Task description: In the lines below, look for "post". Copy each line where it appears.

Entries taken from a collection
###
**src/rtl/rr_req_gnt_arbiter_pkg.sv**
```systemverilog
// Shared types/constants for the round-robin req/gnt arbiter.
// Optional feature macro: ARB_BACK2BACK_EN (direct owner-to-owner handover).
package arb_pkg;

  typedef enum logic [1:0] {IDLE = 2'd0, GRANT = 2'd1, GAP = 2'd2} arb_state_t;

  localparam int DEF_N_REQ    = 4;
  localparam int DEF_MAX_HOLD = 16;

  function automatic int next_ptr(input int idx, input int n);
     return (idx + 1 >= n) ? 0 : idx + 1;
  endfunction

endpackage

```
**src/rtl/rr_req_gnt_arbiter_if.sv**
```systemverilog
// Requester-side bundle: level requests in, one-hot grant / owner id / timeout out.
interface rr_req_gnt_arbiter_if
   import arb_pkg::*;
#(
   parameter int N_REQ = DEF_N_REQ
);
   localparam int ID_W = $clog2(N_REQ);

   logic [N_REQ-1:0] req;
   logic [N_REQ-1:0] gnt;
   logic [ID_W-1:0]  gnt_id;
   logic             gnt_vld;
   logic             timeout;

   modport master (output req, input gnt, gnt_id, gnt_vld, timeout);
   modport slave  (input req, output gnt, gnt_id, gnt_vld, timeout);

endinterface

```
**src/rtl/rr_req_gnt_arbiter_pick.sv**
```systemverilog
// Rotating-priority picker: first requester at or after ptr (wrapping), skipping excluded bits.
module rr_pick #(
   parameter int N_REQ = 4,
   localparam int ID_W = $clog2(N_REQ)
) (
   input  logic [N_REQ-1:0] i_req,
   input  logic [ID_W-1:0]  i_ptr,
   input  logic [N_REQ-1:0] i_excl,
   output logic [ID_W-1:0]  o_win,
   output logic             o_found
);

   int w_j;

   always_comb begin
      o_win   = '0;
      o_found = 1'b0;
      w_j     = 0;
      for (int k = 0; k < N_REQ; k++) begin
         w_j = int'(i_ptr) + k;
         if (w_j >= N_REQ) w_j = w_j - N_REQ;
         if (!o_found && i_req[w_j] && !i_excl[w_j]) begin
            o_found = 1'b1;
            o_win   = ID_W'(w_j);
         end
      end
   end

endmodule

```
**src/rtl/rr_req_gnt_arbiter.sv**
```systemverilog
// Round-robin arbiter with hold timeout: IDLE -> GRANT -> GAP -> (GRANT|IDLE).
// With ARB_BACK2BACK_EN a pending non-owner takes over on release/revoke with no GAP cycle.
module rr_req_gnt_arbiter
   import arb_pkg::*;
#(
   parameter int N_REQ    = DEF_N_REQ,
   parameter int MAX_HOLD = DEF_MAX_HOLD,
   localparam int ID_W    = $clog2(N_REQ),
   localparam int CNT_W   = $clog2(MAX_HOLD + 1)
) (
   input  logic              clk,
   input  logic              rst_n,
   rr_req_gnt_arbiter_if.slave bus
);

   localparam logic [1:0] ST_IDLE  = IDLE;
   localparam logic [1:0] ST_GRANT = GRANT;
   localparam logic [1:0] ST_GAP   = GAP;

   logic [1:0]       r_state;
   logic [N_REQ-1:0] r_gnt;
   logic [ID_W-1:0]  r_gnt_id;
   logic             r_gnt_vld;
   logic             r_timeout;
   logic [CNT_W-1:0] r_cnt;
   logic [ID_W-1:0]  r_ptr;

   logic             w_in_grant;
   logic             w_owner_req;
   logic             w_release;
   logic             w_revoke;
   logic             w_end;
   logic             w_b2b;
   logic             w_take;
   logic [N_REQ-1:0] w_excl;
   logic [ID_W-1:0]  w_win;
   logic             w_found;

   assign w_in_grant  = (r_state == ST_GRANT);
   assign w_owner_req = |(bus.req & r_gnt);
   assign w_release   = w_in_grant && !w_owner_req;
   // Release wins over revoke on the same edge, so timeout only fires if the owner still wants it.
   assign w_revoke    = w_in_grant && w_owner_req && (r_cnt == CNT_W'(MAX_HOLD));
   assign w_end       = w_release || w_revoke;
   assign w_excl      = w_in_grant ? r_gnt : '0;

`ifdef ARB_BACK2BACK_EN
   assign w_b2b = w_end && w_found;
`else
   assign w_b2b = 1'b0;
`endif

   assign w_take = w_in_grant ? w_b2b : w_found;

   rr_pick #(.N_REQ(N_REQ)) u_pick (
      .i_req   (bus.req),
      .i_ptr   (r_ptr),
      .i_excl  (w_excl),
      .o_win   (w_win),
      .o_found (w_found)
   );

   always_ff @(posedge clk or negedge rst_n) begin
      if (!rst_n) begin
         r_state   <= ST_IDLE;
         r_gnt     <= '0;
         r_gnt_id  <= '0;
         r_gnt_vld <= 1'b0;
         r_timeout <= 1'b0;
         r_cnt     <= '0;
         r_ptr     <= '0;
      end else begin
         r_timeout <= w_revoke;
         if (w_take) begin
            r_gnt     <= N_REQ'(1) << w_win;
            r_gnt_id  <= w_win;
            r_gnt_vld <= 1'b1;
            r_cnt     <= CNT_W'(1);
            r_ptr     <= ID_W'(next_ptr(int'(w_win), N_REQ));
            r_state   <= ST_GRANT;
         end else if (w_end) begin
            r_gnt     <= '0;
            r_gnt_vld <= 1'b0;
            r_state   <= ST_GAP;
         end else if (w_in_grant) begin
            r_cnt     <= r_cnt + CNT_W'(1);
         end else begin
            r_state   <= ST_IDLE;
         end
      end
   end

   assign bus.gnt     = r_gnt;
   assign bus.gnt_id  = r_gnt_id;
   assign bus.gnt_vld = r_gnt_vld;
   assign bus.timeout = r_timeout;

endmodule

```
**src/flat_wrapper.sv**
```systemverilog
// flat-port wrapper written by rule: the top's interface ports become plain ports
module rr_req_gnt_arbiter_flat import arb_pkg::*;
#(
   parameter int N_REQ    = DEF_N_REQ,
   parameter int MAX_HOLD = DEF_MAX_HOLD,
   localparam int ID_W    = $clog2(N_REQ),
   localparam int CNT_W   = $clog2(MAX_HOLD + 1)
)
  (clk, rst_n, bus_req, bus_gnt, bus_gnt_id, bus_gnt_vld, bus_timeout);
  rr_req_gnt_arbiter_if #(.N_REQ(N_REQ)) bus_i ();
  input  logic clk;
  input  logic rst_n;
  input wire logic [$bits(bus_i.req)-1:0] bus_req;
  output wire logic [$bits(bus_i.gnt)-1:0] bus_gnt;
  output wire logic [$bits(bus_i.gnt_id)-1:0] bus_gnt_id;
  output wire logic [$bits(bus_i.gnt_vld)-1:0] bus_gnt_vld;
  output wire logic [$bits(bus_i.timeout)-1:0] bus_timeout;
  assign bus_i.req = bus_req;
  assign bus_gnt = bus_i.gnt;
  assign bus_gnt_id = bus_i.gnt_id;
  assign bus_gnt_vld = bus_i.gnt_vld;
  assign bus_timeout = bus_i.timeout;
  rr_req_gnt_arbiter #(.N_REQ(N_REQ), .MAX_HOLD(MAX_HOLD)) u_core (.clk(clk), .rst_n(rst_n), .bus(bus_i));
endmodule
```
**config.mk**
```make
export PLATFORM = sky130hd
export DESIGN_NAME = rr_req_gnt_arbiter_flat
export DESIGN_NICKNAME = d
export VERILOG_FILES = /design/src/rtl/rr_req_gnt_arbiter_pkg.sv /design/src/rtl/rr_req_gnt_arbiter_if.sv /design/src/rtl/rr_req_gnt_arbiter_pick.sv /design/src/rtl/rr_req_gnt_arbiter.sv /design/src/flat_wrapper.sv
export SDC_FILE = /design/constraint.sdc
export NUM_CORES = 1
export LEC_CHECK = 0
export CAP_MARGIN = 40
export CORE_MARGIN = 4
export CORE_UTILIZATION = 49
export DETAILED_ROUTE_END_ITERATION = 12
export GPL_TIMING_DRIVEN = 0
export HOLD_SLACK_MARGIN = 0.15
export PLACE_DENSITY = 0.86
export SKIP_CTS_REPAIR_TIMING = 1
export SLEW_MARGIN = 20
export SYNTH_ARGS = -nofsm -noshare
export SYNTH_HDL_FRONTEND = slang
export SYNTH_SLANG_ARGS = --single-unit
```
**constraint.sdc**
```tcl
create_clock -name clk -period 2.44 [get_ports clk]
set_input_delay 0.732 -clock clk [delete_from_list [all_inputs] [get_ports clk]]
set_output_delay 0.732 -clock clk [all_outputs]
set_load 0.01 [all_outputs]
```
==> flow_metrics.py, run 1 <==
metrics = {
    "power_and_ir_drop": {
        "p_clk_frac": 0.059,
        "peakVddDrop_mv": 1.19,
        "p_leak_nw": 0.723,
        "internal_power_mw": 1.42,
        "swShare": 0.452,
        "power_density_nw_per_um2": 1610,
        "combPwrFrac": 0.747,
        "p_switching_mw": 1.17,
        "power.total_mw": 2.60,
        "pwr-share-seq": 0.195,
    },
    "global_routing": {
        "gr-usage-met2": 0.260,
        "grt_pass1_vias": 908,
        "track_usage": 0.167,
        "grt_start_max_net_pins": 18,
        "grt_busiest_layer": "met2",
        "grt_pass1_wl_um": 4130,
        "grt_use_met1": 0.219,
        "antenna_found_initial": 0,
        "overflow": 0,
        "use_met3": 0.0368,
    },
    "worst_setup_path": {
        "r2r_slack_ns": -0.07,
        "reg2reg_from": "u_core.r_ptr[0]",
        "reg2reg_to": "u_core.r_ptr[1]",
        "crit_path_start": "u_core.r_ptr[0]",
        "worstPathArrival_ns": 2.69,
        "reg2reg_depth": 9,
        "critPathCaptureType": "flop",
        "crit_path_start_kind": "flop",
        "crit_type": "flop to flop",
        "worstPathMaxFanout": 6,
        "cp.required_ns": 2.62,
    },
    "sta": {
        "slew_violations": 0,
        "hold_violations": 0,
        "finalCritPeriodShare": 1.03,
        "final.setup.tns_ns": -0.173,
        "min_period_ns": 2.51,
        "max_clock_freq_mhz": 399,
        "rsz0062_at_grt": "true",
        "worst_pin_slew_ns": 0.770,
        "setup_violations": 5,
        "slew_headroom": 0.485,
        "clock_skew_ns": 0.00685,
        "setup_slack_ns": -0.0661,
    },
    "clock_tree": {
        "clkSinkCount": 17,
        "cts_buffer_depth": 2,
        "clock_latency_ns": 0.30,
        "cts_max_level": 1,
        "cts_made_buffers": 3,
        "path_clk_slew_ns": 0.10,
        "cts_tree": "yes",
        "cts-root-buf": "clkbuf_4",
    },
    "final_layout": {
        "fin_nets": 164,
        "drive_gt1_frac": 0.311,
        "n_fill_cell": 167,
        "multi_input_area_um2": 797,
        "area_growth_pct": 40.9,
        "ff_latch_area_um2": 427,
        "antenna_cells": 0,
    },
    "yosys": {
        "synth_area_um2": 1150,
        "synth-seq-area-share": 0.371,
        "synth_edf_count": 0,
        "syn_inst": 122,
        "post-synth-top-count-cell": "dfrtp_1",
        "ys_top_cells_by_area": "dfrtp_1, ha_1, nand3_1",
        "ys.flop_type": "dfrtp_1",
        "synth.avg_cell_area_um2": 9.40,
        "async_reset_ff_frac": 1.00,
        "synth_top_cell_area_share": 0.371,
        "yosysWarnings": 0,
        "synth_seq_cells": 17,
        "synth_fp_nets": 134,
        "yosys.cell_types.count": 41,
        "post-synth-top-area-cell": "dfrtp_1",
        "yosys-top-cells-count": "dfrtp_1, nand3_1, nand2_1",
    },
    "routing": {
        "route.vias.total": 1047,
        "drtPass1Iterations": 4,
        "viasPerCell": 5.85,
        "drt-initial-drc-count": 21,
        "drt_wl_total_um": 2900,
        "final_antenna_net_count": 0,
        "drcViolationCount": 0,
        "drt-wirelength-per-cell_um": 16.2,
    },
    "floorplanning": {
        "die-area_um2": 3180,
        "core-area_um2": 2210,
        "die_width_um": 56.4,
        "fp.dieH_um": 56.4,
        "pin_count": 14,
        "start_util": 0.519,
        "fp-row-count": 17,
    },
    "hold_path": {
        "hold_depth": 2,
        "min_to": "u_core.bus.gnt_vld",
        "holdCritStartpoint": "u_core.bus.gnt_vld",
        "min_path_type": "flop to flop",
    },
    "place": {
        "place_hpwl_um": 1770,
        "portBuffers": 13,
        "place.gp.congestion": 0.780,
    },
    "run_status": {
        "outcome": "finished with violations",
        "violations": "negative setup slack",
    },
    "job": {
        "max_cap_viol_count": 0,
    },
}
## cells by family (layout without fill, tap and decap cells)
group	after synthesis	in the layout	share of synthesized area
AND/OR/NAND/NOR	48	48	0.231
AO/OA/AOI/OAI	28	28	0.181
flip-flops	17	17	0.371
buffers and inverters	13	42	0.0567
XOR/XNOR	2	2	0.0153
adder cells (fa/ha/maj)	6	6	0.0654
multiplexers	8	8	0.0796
###
Answer to this task:
        "post-synth-top-count-cell": "dfrtp_1",
        "post-synth-top-area-cell": "dfrtp_1",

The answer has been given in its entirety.